## RECORDS PROVIDED:
-- Opening Marker --

[src/rtl/button_conditioner.sv]
// Push-button front end: per-bit 2-FF synchroniser, debounce, press strobe and
// optional auto-repeat. All outputs are registered and every bit is independent.
module button_conditioner #(
  parameter int               N_BTN         = 9,
  parameter int               DEBOUNCE_CYC  = 500000,
  parameter logic [N_BTN-1:0] REPEAT_MASK   = 9'h00F,
  parameter int               REPEAT_DELAY  = 50000000,
  parameter int               REPEAT_PERIOD = 12500000
) (
  input  logic             clk,
  input  logic             rst,
  input  logic [N_BTN-1:0] btn_raw,
  output logic [N_BTN-1:0] btn_level,
  output logic [N_BTN-1:0] btn_pulse
);

  localparam int CW   = $clog2(DEBOUNCE_CYC);
  localparam int RMAX = (REPEAT_DELAY > REPEAT_PERIOD) ? REPEAT_DELAY : REPEAT_PERIOD;
  localparam int RW   = $clog2(RMAX);

  localparam logic [CW-1:0] DB_LAST  = CW'(DEBOUNCE_CYC - 1);
  localparam logic [RW-1:0] DLY_LAST = RW'(REPEAT_DELAY - 1);
  localparam logic [RW-1:0] PER_LAST = RW'(REPEAT_PERIOD - 1);

  typedef enum logic [1:0] {
    ST_IDLE = 2'd0,
    ST_WAIT = 2'd1,
    ST_RPT  = 2'd2
  } rpt_state_t;

  logic [N_BTN-1:0] sync1_r;
  logic [N_BTN-1:0] sync2_r;
  logic [N_BTN-1:0] level_r;
  logic [N_BTN-1:0] pulse_r;
  logic [N_BTN-1:0] level_s;
  logic [N_BTN-1:0] pulse_s;
  logic [CW-1:0]    cnt_r  [N_BTN];
  logic [CW-1:0]    cnt_s  [N_BTN];
  rpt_state_t       state_r[N_BTN];
  rpt_state_t       state_s[N_BTN];
  logic [RW-1:0]    rcnt_r [N_BTN];
  logic [RW-1:0]    rcnt_s [N_BTN];

  // Debounce: a change is accepted only after DEBOUNCE_CYC consecutive disagreeing samples.
  always_comb begin
    level_s = level_r;
    for (int i = 0; i < N_BTN; i++) begin
      cnt_s[i] = '0;
      if (sync2_r[i] == level_r[i]) begin
        cnt_s[i] = '0;
      end else if (cnt_r[i] == DB_LAST) begin
        level_s[i] = sync2_r[i];
        cnt_s[i]   = '0;
      end else begin
        cnt_s[i] = cnt_r[i] + 1'b1;
      end
    end
  end

  // Press strobe plus auto-repeat; a falling level aborts the repeat in the same cycle.
  always_comb begin
    pulse_s = level_s & ~level_r;
    for (int i = 0; i < N_BTN; i++) begin
      state_s[i] = state_r[i];
      rcnt_s[i]  = rcnt_r[i];
      if (!REPEAT_MASK[i] || !level_s[i]) begin
        state_s[i] = ST_IDLE;
        rcnt_s[i]  = '0;
      end else begin
        case (state_r[i])
          ST_IDLE: begin
            if (pulse_s[i]) begin
              state_s[i] = ST_WAIT;
              rcnt_s[i]  = '0;
            end else begin
              state_s[i] = ST_IDLE;
            end
          end
          ST_WAIT: begin
            if (rcnt_r[i] == DLY_LAST) begin
              pulse_s[i] = 1'b1;
              rcnt_s[i]  = '0;
              state_s[i] = ST_RPT;
            end else begin
              rcnt_s[i] = rcnt_r[i] + 1'b1;
            end
          end
          ST_RPT: begin
            if (rcnt_r[i] == PER_LAST) begin
              pulse_s[i] = 1'b1;
              rcnt_s[i]  = '0;
            end else begin
              rcnt_s[i] = rcnt_r[i] + 1'b1;
            end
          end
          default: begin
            state_s[i] = ST_IDLE;
            rcnt_s[i]  = '0;
          end
        endcase
      end
    end
  end

  // Synchroniser, debounced level and output strobe registers.
  always_ff @(posedge clk or negedge rst) begin
    if (!rst) begin
      sync1_r <= '0;
      sync2_r <= '0;
      level_r <= '0;
      pulse_r <= '0;
      for (int i = 0; i < N_BTN; i++) begin
        cnt_r[i] <= '0;
      end
    end else begin
      sync1_r <= btn_raw;
      sync2_r <= sync1_r;
      level_r <= level_s;
      pulse_r <= pulse_s;
      for (int i = 0; i < N_BTN; i++) begin
        cnt_r[i] <= cnt_s[i];
      end
    end
  end

  // Auto-repeat state and interval counters.
  always_ff @(posedge clk or negedge rst) begin
    if (!rst) begin
      for (int i = 0; i < N_BTN; i++) begin
        state_r[i] <= ST_IDLE;
        rcnt_r[i]  <= '0;
      end
    end else begin
      for (int i = 0; i < N_BTN; i++) begin
        state_r[i] <= state_s[i];
        rcnt_r[i]  <= rcnt_s[i];
      end
    end
  end

  assign btn_level = level_r;
  assign btn_pulse = pulse_r;

endmodule

[config.mk]
export PLATFORM = sky130hd
export DESIGN_NAME = button_conditioner
export DESIGN_NICKNAME = d
export VERILOG_FILES = /design/src/rtl/button_conditioner.sv
export SDC_FILE = /design/constraint.sdc
export NUM_CORES = 1
export LEC_CHECK = 0
export ABC_AREA = 1
export CAP_MARGIN = 20
export CORE_ASPECT_RATIO = 1.4
export CORE_UTILIZATION = 60
export DETAILED_ROUTE_END_ITERATION = 10
export GPL_TIMING_DRIVEN = 0
export PLACE_DENSITY = 0.74
export SLEW_MARGIN = 10
export SYNTH_ARGS = -nofsm -noshare
export SYNTH_HDL_FRONTEND = slang
export SYNTH_SLANG_ARGS = --single-unit
[constraint.sdc]
create_clock -name clk -period 4.64 [get_ports clk]
set_input_delay 0.928 -clock clk [delete_from_list [all_inputs] [get_ports clk]]
set_output_delay 0.928 -clock clk [all_outputs]
set_load 0.005 [all_outputs]
==> out/results.tsv <==
metric	value	unit
CP Launch Type	flop	
RSZ-0062 raised after global routing	false	
io pins	29	
Final ANT Viol Nets	0	
CTS H-tree depth	2	
top-count cell post-synth	nand2_1	
post-synthesis sequential area ratio	43.08	%
final setup fails	0	
Clk pin slew, worst setup/hold paths	0.06	ns
Root Driver	clkbuf_16	
CP Data Arrival Time	1.53	ns
post-CTS resize count	0	
Final Hold Vio Count	0	
TritonCTS clock tree	yes	
Worst EP required	3.71	ns
CP peak stage delay	0.54	ns
top cell type's share of synthesized area	43.08	%
clock insertion delay at the later pin of the skew report	0.53	ns
I/O Buffers	28	
post-route cell area	20550	um^2
placed wire-length estimate	30510	um
Total GRT Usage	27.09	%
Ant. Diodes	0	
Post-Synthesis Cells	2531	
drt first pass iters	5	
Synth area leaders	dfrtp_1 43%, nand2_1 12%, nor2_1 9.0%, inv_1 6.9%, nand3_1 4.8%	
Yosys warning total	0	
die area	31600	um^2
pwr dens	283.0	nW/um^2
flops & latches, synth	319	
initial core utilization	61.32	%
first-pass GRT wire length	70630	um
Fmax	0.4069	GHz
Pwr Total	5.815	mW
via count	16332	
cts hold-fix bufs	0	
Primary FF master, synth	dfrtp_1	
largest net degree at the start of global routing	109	
crit path kind	flop to primary output	
Reg2Reg Launch Point	rcnt_r[208]	
DRC violations left	0	
layout cell share with drive strength beyond 1	5.528	%
Post-synth EDFFs	0	
average routed wire per standard cell	13.80	um
Post-DP Area	19380	um^2
Die X	150.5	um
syn_nets	2571	
Congestion Overflow GR	0	
FP Rows	75	
initial antenna violation count	0	
Clock Skews	0.02841	ns
min Tclk post-route	2.457	ns
setup slack at placement	2.264	ns
CP Cell Sequence	clkdlybuf4s50_1	
Crit. Startpoint	btn_level[2]	
Yosys top cell by area	dfrtp_1	
Leakage	9.096	nW
Core ar.	30220	um^2
Worst Setup Slack, final	2.183	ns
Synth Cell Area	18530	um^2
actual slew at the worst max-slew pin	0.8511	ns
syn_area_per_cell	7.320	um^2
Slew headroom	42.85	%
VDD IR max	0.0002720	V
vias per cell	5.430	
Max Slew Vio Count	0	
outcome	complete, no violations	
CTS Buf Count	35	
Synth async-reset ratio	100.0	%
clock sinks	319	
Max FO, Critical Path	6	
HP Class	input port to async pin	
Placer Congestion	0.9335	
Worst setup EP type	primary output	
CP max-delay cell	clkdlybuf4s50_1	
vias in the first global route	16044	
Commonest cells post-synth	607 x nand2_1, 444 x nor2_1, 339 x inv_1, 319 x dfrtp_1, 177 x nand3_1	
area added between synthesis and finish	10.91	%
drt initial violations	820	
Total Nets Final	2639	
Yosys cell types	51	
max-cap viol count	0	
Final Cycle Share	52.96	%
final WL	41520	um
Die Y-Extent	209.9	um
CP Buf/Inv Count	1	
Largest delay share family, worst path	buffers and inverters	
CTS max path bufs	3	
post-CTS setup buffers	0	
-- final cells by class --
| type | count | area (um^2) |
|---|---|---|
| fillers | 2652 | 9668 |
| clock buffers | 50 | 1012 |
| flip-flops and latches | 319 | 7983 |
| repair buffers | 31 | 367.9 |
| clock inverters | 11 | 158.9 |
| multi-input cells | 1842 | 9081 |
| well taps | 385 | 481.7 |
| inverters | 347 | 1308 |
| plain buffers | 23 | 156.4 |
-- layer usage --
layer  part of all wire, %  vias up  track usage (%)
li1                      -     8292                -
met1                    41     7625            30.69
met2                    52      324            50.50
met3                   3.2       91            3.565
met4                   2.9        0            10.59
met5                     0        -                0
-- metrics by stage --
step / std cells / utilization, % / hold slack (ns) / TNS (ns)
after detailed placement: 2947 / 64.13 / 0.3362 / 0
final: 3008 / 68.00 / 0.2886 / 0
after CTS: 3008 / 68.00 / 0.2747 / 0
after global routing: 3008 / 68.00 / 0.2916 / 0
after global placement: 2944 / 63.84 / 0.3332 / -3487.78
after floorplan: 2531 / - / 0.3312 / 0
-- state kept, by name, indices dropped and copies added (netlist names) --
name / flops
btn_level: 9
btn_pulse: 9
cnt_r: 171
rcnt_r: 104
state_r: 8
sync1_r: 9
sync2_r: 9
-- cell usage in the layout (no fill, tap or decap), drive strengths merged, types with 24 or more instances in the layout --
| cell type | synthesis | layout |
|---|---|---|
| ha | 29 | 29 |
| a21oi | 75 | 75 |
| o21ai | 61 | 61 |
| nand2 | 623 | 623 |
| inv | 347 | 348 |
| buf | 20 | 24 |
| nor2 | 469 | 469 |
| nand4 | 116 | 116 |
| clkdlybuf4s50 | 0 | 27 |
| nand3 | 181 | 181 |
| dfrtp | 319 | 319 |
| clkbuf | 3 | 53 |
| nor3 | 89 | 89 |
| xor2 | 75 | 75 |
-- final timing paths --
check | endpoint | slack [ns] | cells after the start
setup / recovery | btn_level[2] | 2.18 | 1
hold / removal | rcnt_r[222] | 0.29 | 1
setup reg to reg | rcnt_r[229] | 2.24 | 10
hold reg to reg | sync2_r[0] | 0.35 | 0
max in group asynchronous | cnt_r[142] | 3.16 | 3
min in group clk | sync2_r[0] | 0.35 | 0
-- kinds of logic (layout without fill, tap and decap cells) --
family,Yosys count,after routing,synth area share (%)
xor gates and xnor gates,92,92,4.349
muxes,3,3,0.1823
buffers and inverters,370,462,7.901
DFF,319,319,43.08
AOI/OAI and AO/OA,183,183,5.578
adders and majority gates,29,29,1.958
and+or+nand+nor,1535,1535,36.95
-- power breakdown --
| part | leakage [nW] | total, mW | switching (mW) | internal [mW] |
|---|---|---|---|---|
| Clock | 0.582 | 2.84 | 1.10 | 1.74 |
| Combinational | 4.12 | 0.146 | 0.105 | 0.0409 |
| Sequential | 4.39 | 2.83 | 0.0235 | 2.81 |
Note: power is estimated with default switching activity, not from simulation.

-- Closing Marker --

## WORK ORDER:
Retrieve each line from the records above where the word "group" occurs.

## ANSWER SPACE:
max in group asynchronous | cnt_r[142] | 3.16 | 3
min in group clk | sync2_r[0] | 0.35 | 0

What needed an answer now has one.